Degradation of turbulent skin-friction drag reduction with superhydrophobic, liquid-infused and riblet surfaces with increasing Reynolds number

It is shown that the magnitude of Drag Reduction (DR) with Super-Hydrophobic (SH), liquid-infused, or riblet surfaces can be parameterized in terms of the shift, $\Delta B$, in the intercept of a log-law representation of the mean velocity profile and the friction coefficient of the base flow. Available DNS data shows $\Delta B$ to be Reynolds number independent and only a function of the geometrical parameters of the surface micro-texture in viscous wall units. This allows the DR results from DNS to be extrapolated to higher Reynolds numbers. It is shown that for a given geometry and size of the wall micro-texture in viscous wall units, the magnitude of DR degrades by factors of $\sim 2 - 3$ as the friction Reynolds number of the base flow increases from $Re_{\tau_0} \sim 200$ of DNS to $Re_{\tau_0} \sim 10^5 -10^6$ of practical applications.
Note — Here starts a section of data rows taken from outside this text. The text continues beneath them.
## config.mk

```make
export PLATFORM = sky130hd
export DESIGN_NAME = ctl_missile_player
export DESIGN_NICKNAME = d
export VERILOG_FILES = /design/src/rtl/game_pkg.sv /design/src/rtl/sync_edge.sv /design/src/rtl/ctl_missile_player.sv
export SDC_FILE = /design/constraint.sdc
export NUM_CORES = 1
export LEC_CHECK = 0
export ABC_AREA = 1
export BUFFER_PORTS_ARGS = -buffer_cell sky130_fd_sc_hd__buf_2
export CORE_MARGIN = 5
export CORE_UTILIZATION = 62
export CTS_CLUSTER_SIZE = 10
export DETAILED_ROUTE_END_ITERATION = 6
export PLACE_DENSITY = 0.88
export SLEW_MARGIN = 5
export SYNTH_ARGS = -nofsm -noshare
export SYNTH_HDL_FRONTEND = slang
export SYNTH_SLANG_ARGS = --single-unit
```

## constraint.sdc

```tcl
create_clock -name pclk -period 3.93 [get_ports pclk]
set_input_delay 0.1965 -clock pclk [delete_from_list [all_inputs] [get_ports pclk]]
set_output_delay 0.1965 -clock pclk [all_outputs]
set_load 0.005 [all_outputs]
```
## config.mk

```make
export PLATFORM = sky130hd
export DESIGN_NAME = viterbi_decoder
export DESIGN_NICKNAME = d
export VERILOG_FILES = /design/src/rtl/vdec_pkg.sv /design/src/rtl/vdec_acs.sv /design/src/rtl/viterbi_decoder.sv
export SDC_FILE = /design/constraint.sdc
export NUM_CORES = 1
export LEC_CHECK = 0
export ABC_AREA = 1
export ABC_CLOCK_PERIOD_IN_PS = 17690
export CORE_UTILIZATION = 41
export CTS_BUF_LIST = sky130_fd_sc_hd__clkbuf_16
export DETAILED_ROUTE_END_ITERATION = 7
export PLACE_DENSITY = 0.62
export SLEW_MARGIN = 20
export SYNTH_ARGS = -nofsm -noshare
export SYNTH_HDL_FRONTEND = slang
export SYNTH_SLANG_ARGS = --single-unit
```

## constraint.sdc

```tcl
create_clock -name clock -period 17.69 [get_ports clock]
set_input_delay 5.307 -clock clock [delete_from_list [all_inputs] [get_ports clock]]
set_output_delay 5.307 -clock clock [all_outputs]
set_load 0.01 [all_outputs]
```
Extrapolation of DNS results in turbulent channel flow at $Re_{\tau_0} \approx 222$ and $442$ with SH longitudinal microgrooves of width $15 \le g^{+0} \le 60$ and shear-free-fractions of $0.875-0.985$ shows that the maximum DRs which can be sustained with SH longitudinal micro-grooves of size $g^{+0} \le 20-30$ in practical applications is limited to DRs of $25-35\%$ at $Re_{\tau_0} \sim 10^5$ and $20-25\%$ at $Re_{\tau_0} \sim 10^6$.